Mis compañeros de viaje ponderaban las ventajas del ferrocarril y desmenuzaban las cifras de viajeros de toda la compañía, del AVE, de los trenes de cercanías, de la línea de Barcelona a Port-Bou, o incluso analizaban el nivel de ocupación aquel día y otros días de aquel convoy concreto en el que viajábamos.
Confieso que algunos dedicamos una parte del trayecto a comentar los aspectos más recientes de la situación política en Cataluña y más concretamente cuestiones internas relacionadas con el inminente Congreso del PSC.
Pero la práctica novedad de mi experiencia me llevó a otro tipo de reflexiones.

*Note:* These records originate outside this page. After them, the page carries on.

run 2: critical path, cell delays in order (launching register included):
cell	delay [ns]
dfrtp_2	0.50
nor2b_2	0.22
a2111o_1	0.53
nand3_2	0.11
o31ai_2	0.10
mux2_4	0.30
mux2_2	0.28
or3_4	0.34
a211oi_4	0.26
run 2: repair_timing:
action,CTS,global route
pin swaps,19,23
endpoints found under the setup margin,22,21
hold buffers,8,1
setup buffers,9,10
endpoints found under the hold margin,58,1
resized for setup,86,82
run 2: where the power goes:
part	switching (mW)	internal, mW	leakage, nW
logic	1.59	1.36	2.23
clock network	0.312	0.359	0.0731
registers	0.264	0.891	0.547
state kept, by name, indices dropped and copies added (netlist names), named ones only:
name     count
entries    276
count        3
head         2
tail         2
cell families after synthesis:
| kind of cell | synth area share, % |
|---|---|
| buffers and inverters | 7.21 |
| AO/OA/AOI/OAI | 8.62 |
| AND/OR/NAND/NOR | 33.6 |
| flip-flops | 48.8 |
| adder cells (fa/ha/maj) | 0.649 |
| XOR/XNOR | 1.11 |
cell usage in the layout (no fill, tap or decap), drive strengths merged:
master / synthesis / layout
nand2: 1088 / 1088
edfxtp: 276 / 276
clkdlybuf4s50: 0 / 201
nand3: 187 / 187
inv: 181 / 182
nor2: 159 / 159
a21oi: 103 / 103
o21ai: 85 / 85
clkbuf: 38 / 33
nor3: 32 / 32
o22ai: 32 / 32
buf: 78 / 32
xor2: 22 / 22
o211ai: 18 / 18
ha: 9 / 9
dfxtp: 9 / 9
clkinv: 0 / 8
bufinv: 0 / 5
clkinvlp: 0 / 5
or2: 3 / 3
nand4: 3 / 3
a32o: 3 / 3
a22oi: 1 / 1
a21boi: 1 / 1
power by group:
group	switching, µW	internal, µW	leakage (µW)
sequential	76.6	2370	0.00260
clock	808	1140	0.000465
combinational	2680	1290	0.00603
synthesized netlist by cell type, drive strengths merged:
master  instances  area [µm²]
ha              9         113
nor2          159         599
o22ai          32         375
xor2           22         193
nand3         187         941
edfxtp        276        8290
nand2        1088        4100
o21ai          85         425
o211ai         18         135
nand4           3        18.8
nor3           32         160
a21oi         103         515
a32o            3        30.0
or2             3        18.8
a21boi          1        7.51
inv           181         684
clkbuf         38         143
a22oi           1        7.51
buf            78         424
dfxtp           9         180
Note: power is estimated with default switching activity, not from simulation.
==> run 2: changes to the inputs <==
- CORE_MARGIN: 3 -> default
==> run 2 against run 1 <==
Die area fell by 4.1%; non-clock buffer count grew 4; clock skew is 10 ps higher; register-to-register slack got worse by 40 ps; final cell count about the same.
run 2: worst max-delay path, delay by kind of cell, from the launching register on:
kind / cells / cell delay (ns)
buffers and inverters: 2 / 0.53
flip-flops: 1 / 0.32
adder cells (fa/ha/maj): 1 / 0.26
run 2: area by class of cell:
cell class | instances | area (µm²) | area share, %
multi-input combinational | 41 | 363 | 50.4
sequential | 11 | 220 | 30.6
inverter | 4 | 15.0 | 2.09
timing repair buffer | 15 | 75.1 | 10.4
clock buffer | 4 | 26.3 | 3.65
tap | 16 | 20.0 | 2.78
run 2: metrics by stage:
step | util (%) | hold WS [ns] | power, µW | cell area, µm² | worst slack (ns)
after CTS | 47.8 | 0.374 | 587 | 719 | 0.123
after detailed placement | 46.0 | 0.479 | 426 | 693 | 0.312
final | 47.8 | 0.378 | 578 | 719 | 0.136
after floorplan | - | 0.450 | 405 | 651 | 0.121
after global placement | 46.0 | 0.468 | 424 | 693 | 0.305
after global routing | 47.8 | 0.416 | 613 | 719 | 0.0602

Algunas centradas en el propio medio de transporte. Las ventajas sobre el coche, la comodidad del desplazamiento, la rapidez, la centralidad de las estaciones, la oportunidad de trabajar, leer, descansar o ensimismarse absorto en el paisaje.

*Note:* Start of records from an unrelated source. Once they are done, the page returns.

[src/rtl/imem_arb_pkg.sv]
// Shared types and widths for the instruction-memory arbiter.
//   ADDR_W  : memory word-address width
//   INSTR_W : instruction / memory data width
//   state_e : arbiter FSM states
//   owner_e : which requester drives the memory port in a given cycle
package imem_arb_pkg;

    localparam int unsigned ADDR_W  = 16;
    localparam int unsigned INSTR_W = 17;

    typedef enum logic [1:0] {
        StRun,
        StMovcRd,
        StLoad
    } state_e;

    typedef enum logic [1:0] {
        OwnNone,
        OwnFetch,
        OwnMovc,
        OwnLoad
    } owner_e;

endpackage

[src/rtl/imem_ld_seq.sv]
// Loader burst sequencer: captures base address and word count at burst start,
// advances the write address (wrapping mod 2^16) and decrements the remaining
// count on every accepted write, and flags the burst end.
//   clk, rst   : clock, synchronous active-high reset
//   load_i     : capture base_i / len_i (burst start)
//   base_i     : first write address
//   len_i      : number of words in the burst
//   active_i   : arbiter is in the LOAD state
//   step_i     : a write is being issued this cycle
//   addr_o     : current write address
//   busy_o     : burst active with words still outstanding
//   done_o     : burst complete (one cycle, arbiter leaves LOAD afterwards)
module imem_ld_seq
    import imem_arb_pkg::*;
(
    input  logic              clk,
    input  logic              rst,
    input  logic              load_i,
    input  logic [ADDR_W-1:0] base_i,
    input  logic [ADDR_W-1:0] len_i,
    input  logic              active_i,
    input  logic              step_i,
    output logic [ADDR_W-1:0] addr_o,
    output logic              busy_o,
    output logic              done_o
);

    logic [ADDR_W-1:0] addr_d, addr_q;
    logic [ADDR_W-1:0] rem_d, rem_q;
    logic              rem_zero;

    assign rem_zero = (rem_q == '0);

    always_comb begin
        addr_d = addr_q;
        rem_d  = rem_q;
        if (load_i) begin
            addr_d = base_i;
            rem_d  = len_i;
        end else if (step_i && !rem_zero) begin
            addr_d = addr_q + ADDR_W'(1);
            rem_d  = rem_q - ADDR_W'(1);
        end
    end

    always_ff @(posedge clk) begin
        if (rst) begin
            addr_q <= '0;
            rem_q  <= '0;
        end else begin
            addr_q <= addr_d;
            rem_q  <= rem_d;
        end
    end

    assign addr_o = addr_q;
    assign busy_o = active_i && !rem_zero;
    // A zero-length burst lands here on its first LOAD cycle.
    assign done_o = active_i && rem_zero;

endmodule

[src/rtl/imem_arb.sv]
// Single-port instruction memory arbiter. One owner per cycle, priority
// loader > MOVC > fetch; arbitration only happens in RUN.
//   clk, rst                 : clock, synchronous active-high reset
//   fetch_addr/instr/stall   : instruction fetch port (stall holds PC and IM_ID)
//   movc_req/addr/gnt/vld/rdata : MOVC data-read port (req held until gnt)
//   ld_start/base/len/wvalid/wdata/wready/busy/done : burst loader port
//   mem_addr/re/we/wdata/rdata  : single-port memory, 1-cycle synchronous read
module imem_arb
    import imem_arb_pkg::*;
(
    input  logic               clk,
    input  logic               rst,
    input  logic [ADDR_W-1:0]  fetch_addr,
    output logic [INSTR_W-1:0] fetch_instr,
    output logic               fetch_stall,
    input  logic               movc_req,
    input  logic [ADDR_W-1:0]  movc_addr,
    output logic               movc_gnt,
    output logic               movc_vld,
    output logic [INSTR_W-1:0] movc_rdata,
    input  logic               ld_start,
    input  logic [ADDR_W-1:0]  ld_base,
    input  logic [ADDR_W-1:0]  ld_len,
    input  logic               ld_wvalid,
    input  logic [INSTR_W-1:0] ld_wdata,
    output logic               ld_wready,
    output logic               ld_busy,
    output logic               ld_done,
    output logic [ADDR_W-1:0]  mem_addr,
    output logic               mem_re,
    output logic               mem_we,
    output logic [INSTR_W-1:0] mem_wdata,
    input  logic [INSTR_W-1:0] mem_rdata
);

    state_e             state_d, state_q;
    owner_e             owner_d, owner_q;
    logic [INSTR_W-1:0] instr_d, instr_q;

    logic              ld_load, ld_step, ld_active;
    logic [ADDR_W-1:0] ld_addr;

    imem_ld_seq u_ld_seq (
        .clk      (clk),
        .rst      (rst),
        .load_i   (ld_load),
        .base_i   (ld_base),
        .len_i    (ld_len),
        .active_i (ld_active),
        .step_i   (ld_step),
        .addr_o   (ld_addr),
        .busy_o   (ld_busy),
        .done_o   (ld_done)
    );

    always_comb begin
        state_d   = state_q;
        owner_d   = OwnNone;
        mem_addr  = fetch_addr;
        mem_re    = 1'b0;
        mem_we    = 1'b0;
        mem_wdata = ld_wdata;
        movc_gnt  = 1'b0;
        ld_load   = 1'b0;
        ld_step   = 1'b0;
        ld_active = 1'b0;

        unique case (state_q)
            StRun: begin
                if (ld_start) begin
                    // Start cycle leaves the port idle; writes begin in LOAD.
                    ld_load = 1'b1;
                    owner_d = OwnLoad;
                    state_d = StLoad;
                end else if (movc_req) begin
                    mem_addr = movc_addr;
                    mem_re   = 1'b1;
                    movc_gnt = 1'b1;
                    owner_d  = OwnMovc;
                    state_d  = StMovcRd;
                end else begin
                    mem_re  = 1'b1;
                    owner_d = OwnFetch;
                end
            end
            StMovcRd: begin
                mem_re  = 1'b1;
                owner_d = OwnFetch;
                state_d = StRun;
            end
            StLoad: begin
                ld_active = 1'b1;
                owner_d   = OwnLoad;
                mem_addr  = ld_addr;
                if (ld_busy && ld_wvalid) begin
                    mem_we  = 1'b1;
                    ld_step = 1'b1;
                end
                if (ld_done) state_d = StRun;
            end
            default: state_d = StRun;
        endcase

        // Reset aborts any in-flight operation in the same cycle.
        if (rst) begin
            mem_re    = 1'b0;
            mem_we    = 1'b0;
            movc_gnt  = 1'b0;
            ld_load   = 1'b0;
            ld_step   = 1'b0;
            ld_active = 1'b0;
        end
    end

    // The memory returns data one cycle after the fetch was issued.
    assign instr_d     = (owner_q == OwnFetch) ? mem_rdata : instr_q;
    assign fetch_instr = instr_d;
    assign fetch_stall = rst || (owner_d != OwnFetch) || (owner_q != OwnFetch);

    assign movc_vld   = (state_q == StMovcRd) && !rst;
    assign movc_rdata = mem_rdata;
    assign ld_wready  = ld_busy;

    always_ff @(posedge clk) begin
        if (rst) begin
            state_q <= StRun;
            owner_q <= OwnNone;
            instr_q <= '0;
        end else begin
            state_q <= state_d;
            owner_q <= owner_d;
            instr_q <= instr_d;
        end
    end

endmodule

[config.mk]
export PLATFORM = sky130hd
export DESIGN_NAME = imem_arb
export DESIGN_NICKNAME = d
export VERILOG_FILES = /design/src/rtl/imem_arb_pkg.sv /design/src/rtl/imem_ld_seq.sv /design/src/rtl/imem_arb.sv
export SDC_FILE = /design/constraint.sdc
export NUM_CORES = 1
export LEC_CHECK = 0
export BUFFER_PORTS_ARGS = -buffer_cell sky130_fd_sc_hd__buf_2
export CORE_MARGIN = 2
export CORE_UTILIZATION = 42
export CTS_BUF_LIST = sky130_fd_sc_hd__clkbuf_4 sky130_fd_sc_hd__clkbuf_8 sky130_fd_sc_hd__clkbuf_16
export CTS_CLUSTER_SIZE = 30
export DETAILED_ROUTE_END_ITERATION = 10
export GPL_TIMING_DRIVEN = 0
export PLACE_DENSITY_LB_ADDON = 0.15
export SETUP_SLACK_MARGIN = 0.1
export SLEW_MARGIN = 20
export SYNTH_ARGS = -nofsm -noshare
export SYNTH_HDL_FRONTEND = slang
export SYNTH_SLANG_ARGS = --single-unit
[constraint.sdc]
create_clock -name clk -period 2.5 [get_ports clk]
set_input_delay 0.5 -clock clk [delete_from_list [all_inputs] [get_ports clk]]
set_output_delay 0.5 -clock clk [all_outputs]
set_load 0.1 [all_outputs]
# == Word level (Yosys, flattened, before mapping) ==
# Index checks and enable logic that the tools add are counted.
# word_totals
reg_bits,53
inputBits,103
out_inout_bits,75
# classes
addsub,2
eq_ne,7
mux,30
reduce_logical,13
# op_table
op,n
16-bit 2-to-1 mux,6
16-bit one-hot mux with 2 select lines,1
17-bit 2-to-1 mux,1
"16-bit by 1-bit adder with 16-bit output, second input constant",1
16-bit logical NOT,1
"16-bit by 1-bit subtractor with 16-bit output, second input constant",1
1-bit 2-to-1 mux,14
2-bit 2-to-1 mux,5
2-bit one-hot mux with 3 select lines,1
1-bit logical AND,5
"2-bit by 1-bit == test with 1-bit output, second input constant",2
"2-bit by 1-bit inequality test with 1-bit output, second input constant",2
2-bit one-hot mux with 2 select lines,1
"3-bit inequality test, second input constant",1
"2-bit == test, second input constant",1
1-bit logical NOT,2
2-bit logical NOT,1
1-bit logical OR,2
"2-bit inequality test, second input constant",1
1-bit one-hot mux with 2 select lines,1
2-bit AND reduction,1
2-bit nonzero test,1

# == Logic depth before layout (Yosys ltp) ==
# Gate-level depths: netlist of run 1.
# depth
depth_word,11
depth_mapped,8
mapped_depth_nobuf,6

# == Cells and area by module ==
# Synthesis of run 1 repeated with hierarchy kept, for this count alone.
# unflattened
hier_cells,424
hier_area_um2,3727.3
# by_module_without_submodules
module,n_inst,cells_each,area_per_inst_um2,seq_area_each_um2
imem_ld_seq,1,257,2107.0,640.6
imem_arb,1,167,1620.3,420.4

# == Worst setup path before layout of run 1 ==
# Ideal clock, no wire load.
# synth_path
path_kind,reg2out
startpoint,register u_ld_seq.rem_q[0]
endpoint,output ld_wready
arrival_ns,3.076
setup_slack_ns,-1.076
path_stages_with_launch,9
cell_sequence,dfxtp_1 -> inv_1 -> ha_1 -> nor4b_1 -> and4_1 -> buf_4 -> buf_2 -> nor2_1 -> buf_4
# synth_via
elab_chain_cells,3
# synth_rtl
element,line_no,source
from (decl),imem_ld_seq.sv:29,"logic [ADDR_W-1:0] rem_d, rem_q;"
from (signal assigned),imem_ld_seq.sv:52,rem_q <= rem_d;
16-bit logical NOT,imem_ld_seq.sv:32,assign rem_zero = (rem_q == '0);
1-bit logical NOT,imem_ld_seq.sv:57,assign busy_o = active_i && !rem_zero;
1-bit logical AND,imem_ld_seq.sv:57,
to (decl),imem_arb.sv:26,"output logic ld_wready,"
# Every way passes these cells.

# == Final worst setup path of run 1 ==
# layout_path
startpoint,register state_q[1]
endpoint,output mem_addr[10]
# layout_via
elab_chain_cells,2
elab_cells_between_ends,3
cone_classes,eq/ne (1); mux (1); reduce/logical (1)
# layout_rtl
element,line_no,source
from (decl),imem_arb.sv:36,"state_e state_d, state_q;"
from (signal assigned),imem_arb.sv:126,state_q <= StRun;
from (signal assigned),imem_arb.sv:130,state_q <= state_d;
2-bit == test / 2-bit logical NOT (equally long branches),imem_arb.sv:68,unique case (state_q)
16-bit one-hot mux with 2 select lines *,imem_arb.sv:68,
to (decl),imem_arb.sv:29,"output logic [ADDR_W-1:0] mem_addr,"
# Mark *: on every way between the ends. The rest lies on a longest branch, timed or not.

==> results of run 1 <==
-- state kept, by name (all words and copies together) (netlist names) --
register,count
u_ld_seq.rem_q,16
owner_q,2
u_ld_seq.addr_o,16
instr_q,17
state_q,2
-- worst min-delay path: stages --
cell and delay, ns:
buf_2 0.08, nand3_1 0.07, nand3_1 0.08
-- through the flow --
step	setup TNS, ns	setup slack [ns]	hold slack [ns]	util (%)
after floorplan	-0.298	-0.187	0.444	-
after global placement	-6.97	-0.578	0.457	55.7
after detailed placement	-7.81	-0.584	0.467	55.7
after CTS	0	0.0170	0.423	65.8
after global routing	-0.824	-0.0599	0.424	67.3
final	-0.0382	-0.0105	0.431	67.3
-- path summary, 6_finish.rpt --
kind | from | to | slack (ns)
max | state_q[1]$_SDFFE_PP0P_ | mem_addr[10] | -0.01
min | ld_len[1] | u_ld_seq.rem_q[1]$_SDFFE_PP0P_ | 0.43
max reg2reg | u_ld_seq.rem_q[0]$_SDFFE_PP0P_ | u_ld_seq.rem_q[7]$_SDFFE_PP0P_ | 0.17
min reg2reg | u_ld_seq.rem_q[12]$_SDFFE_PP0P_ | u_ld_seq.rem_q[12]$_SDFFE_PP0P_ | 0.50
-- cells in the final DEF (no fill, tap or decap), types with 4 or more instances in the layout --
cell      instances
buf_2           128
and3_1            4
dfxtp_1          49
dfxtp_2           4
o21ai_0          41
a31oi_1          14
a21o_4           16
nand2_1          12
a22o_1           16
clkbuf_2          6
clkbuf_8          9
buf_8             5
and2_1           19
and4_1            5
a311oi_1          6
inv_2             4
o31ai_1           6
buf_12           20
clkbuf_1         13
nor2_1           18
buf_4            69
mux2_2           17
buf_6             5
nand4_1           7
a21oi_1          11
or3_1             7
nor3_1           10
or4_1            10
nand3_1          15
ha_1              4
-- report_power, final --
group / internal (mW) / total, mW / switching, mW
logic: 0.802 / 2.34 / 1.54
registers: 0.951 / 1.07 / 0.117
clock network: 0.211 / 0.548 / 0.337
-- layout make-up --
class,instances,area [um^2]
buffer,66,495
clock buffer,5,68.8
clock inverter,3,28.8
fill,648,2660
inverter,7,26.3
multi-input combinational,297,2280
sequential,53,1070
tap,105,131
timing repair buffer,188,1380
-- layer usage --
layer	wire length [um]	track usage, %	up-vias
met2	5960	45.3	208
met3	951	4.19	30
met1	4950	33.7	1947
met5	0	0	-
li1	-	-	1950
met4	276	9.06	0
-- cell families (layout without fill, tap and decap cells) --
family,Yosys count,in the layout
AND/OR/NAND/NOR,142,142
multiplexers,19,19
AO/OA/AOI/OAI,129,129
adder cells (fa/ha/maj),7,7
flip-flops,53,53
buffers and inverters,73,269
-- what timing repair did --
| item | 4_1_cts | 5_1_grt |
|---|---|---|
| setup buffers | 22 | 4 |
| cloned | 3 | 0 |
| gates resized for setup | 144 | 29 |
| pin swaps | 28 | 7 |
| hold endpoints to repair | 0 | 0 |
| setup endpoints to repair | 58 | 43 |
==> flow_summary.yaml, run 1 <==
clocking:
  cts_tree: "built"
  clk_latency_ns: 0.33
  numCtsBuffers: 5
  numClockSinks: 53
  cts.path.max_buffers: 2
  clockRootBuffer: "clkbuf_8"
  cts_hold_buf: 0
  clk_pin_slew_worst_paths_ns: 0.12
  cts-htree-levels: 2
die:
  start_util_pct: 42.8
  placementRows: 33
  fp.dieW_um: 95.1
  dieHeight_um: 95.1
  io_pins: 178
  coreArea_mm2: 0.00813
  dieArea_mm2: 0.00904
grt:
  grt_pass1_vias: 3872
  gr-total-overflow: 0
  grt_max_degree: 20
  grt_pass1_wl_um: 18800
  antenna_found_initial: 0
  grt_use_total_pct: 26.4
logic_synthesis:
  avgSynthCellArea_um2: 8.23
  yosys.area.top_type: "dfxtp_1"
  yosys_warnings: 0
  synth_cell_types: 46
  yosys_most_used_dff: "dfxtp_1"
  synth-seq-area-share_pct: 30.5
  synth_compound_area_share_pct: 24.9
  netlist_area_mm2: 0.00348
  syn-num-nets: 533
  synthCells: 423
  synth_edf_count: 0
  synth_top_area_share_pct: 30.5
  synthArstFlopShare_pct: 0
  synth_top_family_by_area: "compound AO/OA/AOI/OAI gates"
  synth_mux_area_share_pct: 6.07
  synthTopCellsByArea: "dfxtp_1, buf_4, o21ai_0, mux2_2, a22o_1"
  ys_seq_elements: 53
  yosys.area_share.simple_pct: 24.2
  synth_xor_area_share_pct: 0
  synth_adder_area_share_pct: 2.52
  synth_most_common_cell: "dfxtp_1"
  synth_commonest_cells: "dfxtp_1, o21ai_0, buf_4"
worst_hold_path:
  worstHoldPathType: "input pin to flip-flop"
  hold_depth: 3
finish:
  finish.net_count: 728
  antennaDiodeCount: 0
  area_growth_syn_to_layout_pct: 57.1
  final_cell_area_mm2: 0.00547
  drive_gt1_share_pct: 51.1
  final_cells: 724
place:
  placed_area_mm2: 0.00453
  dpl.hpwl_um: 8390
  place_inst: 687
  numPortBuffers: 159
  gp_congestion: 0.906
setup_path:
  crit_buf_inv: 4
  crit_required_ns: 2.00
  criticalPathCategory: "flip-flop to primary output"
  worstSetupStartpointType: "flip-flop"
  cp.arrival_ns: 2.01
  path_depth: 9
  path_cells: "inv_2 -> ha_4 -> nor2b_4 -> and2_4 -> buf_8 -> clkbuf_16 -> a22o_1 -> a21o_4 -> buf_12"
  path_max_fanout: 5
  crit_slowest_cell: "dfxtp_2"
  crit_path_end_kind: "primary output"
  slowest_delay_ns: 0.37
  cpLargestDelayFamily: "buffers and inverters"
  reg2reg_depth: 8
timing:
  setup_viol: 6
  fmaxAchievable_mhz: 398
  rsz0062_at_grt: "true"
  period_share_pct: 100
  setup_ws_ns: -0.0105
  slew_viol_final: 0
  hold_viol_final: 0
  finalClockSkew_ns: 0.0186
  worstMarginPinSlew_ns: 0.702
  timing.slew.headroom_pct: 52.8
  period_needed_ns: 2.51
power_and_ir_drop:
  p_leak_nw: 2.44
  ir_worst_vdd_mv: 0.294
  power.total_mw: 3.96
  power_density_mw_per_mm2: 724
status:
  violations: "setup timing"
  outcome: "finished, violations left"
drt:
  firstDrtPassIters: 6
  wirelength_um: 12100
  vias: 4135
  remaining_drc_errors: 0
  vias_per_cell: 5.71
  drt_iter0_drc: 273
  antenna_left: 0
  routedWlPerCell_um: 16.8
job:
  drv_cap: 0
Note: power is estimated with default switching activity, not from simulation.
==> inputs of run 2 (changes only) <==
- ABC_AREA: not set -> 1
- CORE_UTILIZATION: 42 -> 43
==> run 2 against run 1 <==
Compared with the run above:
- the run now ends clean
- register-to-register slack better by 0.29 ns
- clock-buffer cell count unchanged
- critical path depth down 1
- sequential share of layout area up 0.22 points
- total power up 1.3%
- global-route usage down 2.0 points
- wire length up 2.7%
- clock skew down 0.014 ns
- flip-flop and latch count unchanged
- largest power group unchanged
- worst setup slack better by 0.12 ns
- cell area down 0.89%
==> flow_summary.yaml, run 2 <==
grt:
  grt_use_total_pct: 24.4
  grt_max_degree: 19
  grt_pass1_vias: 4300
  gr-total-overflow: 0
  grt_pass1_wl_um: 19800
  antenna_found_initial: 0
die:
  placementRows: 34
  fp.dieW_um: 99.8
  dieHeight_um: 99.8
  coreArea_mm2: 0.00881
  io_pins: 178
  dieArea_mm2: 0.00995
  start_util_pct: 44.8
logic_synthesis:
  synth_top_area_share_pct: 26.9
  synthArstFlopShare_pct: 0
  synthCells: 652
  synth_cell_types: 33
  ys_seq_elements: 53
  synth_commonest_cells: "nand2_1, nor2_1, inv_1"
  syn-num-nets: 762
  synthTopCellsByArea: "dfxtp_1, nand2_1, nor2_1, inv_1, buf_4"
  netlist_area_mm2: 0.00394
  avgSynthCellArea_um2: 6.05
  yosys.area.top_type: "dfxtp_1"
  synth_edf_count: 0
  yosys_warnings: 0
  synth_most_common_cell: "nand2_1"
  synth-seq-area-share_pct: 26.9
  yosys_most_used_dff: "dfxtp_1"
worst_hold_path:
  worstHoldEndpoint: "instr_q[7]$_SDFF_PP0_"
  hold_depth: 3
  worstHoldPathType: "input pin to flip-flop"
  min_from: "mem_rdata[7]"
finish:
  antennaDiodeCount: 0
  regArea_mm2: 0.00107
  drive_gt1_share_pct: 35.4
  final_cell_mix: "nand2_1, buf_2, nor2_1"
  area_growth_syn_to_layout_pct: 37.5
  final_common_cell: "nand2_1"
  finish.net_count: 937
  n_fill_cell: 880
  largest_reg_flops: 17
  largest_register: "instr_q"
  multi_input_area_mm2: 0.00236
clocking:
  cts_hold_buf: 0
  numClockSinks: 53
  clk_latency_ns: 0.32
  clockRootBuffer: "clkbuf_8"
  numCtsBuffers: 5
  cts-htree-levels: 2
  cts.path.max_buffers: 2
  cts_tree: "built"
  clk_pin_slew_worst_paths_ns: 0.10
place:
  pre_cts_ws_ns: -0.237
  dpl.hpwl_um: 9710
  gp_congestion: 0.960
  numPortBuffers: 160
setup_path:
  worstSetupStartpointType: "flip-flop"
  reg2reg_from: "state_q[1]$_SDFFE_PP0P_"
  path_max_fanout: 8
  crit_required_ns: 2.00
  crit_path_end_kind: "primary output"
  r2r_slack_ns: 0.46
  r2r_end: "u_ld_seq.rem_q[0]$_SDFFE_PP0P_"
  reg2reg_depth: 10
  cp.arrival_ns: 1.89
  criticalPathCategory: "flip-flop to primary output"
timing:
  timing.slew.headroom_pct: 66.3
  fmaxAchievable_mhz: 418
  hold_ws_ns: 0.456
  setup_viol: 0
  period_share_pct: 95.8
  final.setup.tns_ns: 0
  setup_ws_ns: 0.105
  rsz0062_at_grt: "true"
  finalClockSkew_ns: 0.00445
  worstMarginPinSlew_ns: 0.505
  hold_viol_final: 0
  slew_viol_final: 0
  period_needed_ns: 2.39
status:
  outcome: "finished, final reports clean"
drt:
  routedWlPerCell_um: 13.3
  firstDrtPassIters: 5
  vias: 4673
  wirelength_um: 12500
  drt_iter0_drc: 292
  remaining_drc_errors: 0
  antenna_left: 0
  vias_per_cell: 4.99
job:
  drv_cap: 0
power_and_ir_drop:
  power.total_mw: 4.01
  p_leak_nw: 2.91
  ir_worst_vdd_mv: 0.353
  power_density_mw_per_mm2: 739
## run 2: through the flow
step / instances / instance area, um^2 / utilization (%)
final: 936 / 5420 / 61.6
after global routing: 936 / 5420 / 61.6
after CTS: 931 / 5330 / 60.5
after detailed placement: 920 / 5010 / 56.9
after global placement: 920 / 5010 / 56.9
after floorplan: 652 / 4070 / -
## run 2: worst max-delay path by stage
| stage | start | to | cells after the start |
|---|---|---|---|
| final | state_q[1]$_SDFFE_PP0P_ | mem_addr[2] | 8 |
| after global routing | state_q[1]$_SDFFE_PP0P_ | mem_addr[1] | 8 |
| after CTS | state_q[0]$_SDFFE_PP0P_ | mem_addr[2] | 8 |
| after detailed placement | ld_start | mem_addr[9] | 8 |
| after global placement | ld_start | mem_addr[9] | 8 |
| after floorplan | state_q[0]$_SDFFE_PP0P_ | mem_addr[7] | 5 |
## run 2: area by class of cell
class                           count  share of cell area (%)
Multi-Input combinational cell    459                    43.5
Tap cell                          108                    2.49
Clock inverter                      3                   0.462
Inverter                           83                    6.14
Clock buffer                        5                    1.27
Timing Repair Buffer              168                    18.8
Buffer                             57                    7.69
Sequential cell                    53                    19.7
## run 2: worst max-delay path, cell delays in order, from the launching register on
cell and delay, ns:
dfxtp_4 0.38, inv_4 0.09, ha_4 0.19, inv_4 0.06, o21ai_4 0.15, a21oi_4 0.09
buf_6 0.15, o211ai_1 0.22, buf_6 0.26
## run 2: per-layer routing
layer	vias to the layer above	wire length [um]	share of wire, %	GRT usage [%]
met1	2083	5110	41	29.7
met2	194	6310	51	44.7
met3	21	850	6.8	3.58
met5	-	0	0	0
li1	2375	-	-	-
met4	0	191	1.5	6.43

Si, como dicen, la puntualidad es cada vez más la norma y la modernización de las unidades una evidencia parcial, creo que cuando culmine todo el proceso, Gerona se situará en un radio de Barcelona casi equiparable al concepto de cercanías. Pero para ello hace falta todavía más puntualidad, mayores frecuencias y mejores horarios.
Aunque el tema de conversación era atractivo no pude sustraerme a la cautivación del paisaje.
Un paisaje, todo hay que decirlo, algo peculiar. Porque hay dos paisajes. Uno en segundo plano, en el horizonte que la mayoría de las veces fascina. Y otro en primer plano, a corta distancia, donde caen los ojos cuando se cansan de mirar en la lejanía.
Y es entonces cuando aparece en toda su crudeza un paisaje peculiar, ingrato, desordenado, sucio. En el ámbito urbano se apoyan casi sobre el mismo borde de la vía restos de barraquismo, pintadas, vertederos, almacenes de desguace. Y a medida que el tren se aleja del entorno de Barcelona cambian los objetos y su densidad pero no cambia en muchos casos su contenido. Aquí y allá el borde de la via sirve de almacén trasero, donde se amontona en desorden todo lo que no queremos enseñar de cara a la calle.
Un recorrido en tren puede ser a menudo un viaje por las vergüenzas ajenas, un largo recorrido por todo aquello que sobra y no queremos enseñar. El amontonamiento que se percibe es de todo aquello que hemos querido sustraer a la vista ordinaria de nuestros vecinos.
Pero el tren tiene ojos, miles de ojos, y nos acerca a un paisaje de una Cataluña más degradada que de ordinario, una Cataluña que podria ser objeto de un concurso de redacción o mejor de alguna iniciativa concertada entre RENFE, los municipios y el Departament de Medi Ambient para su regulación inmediata.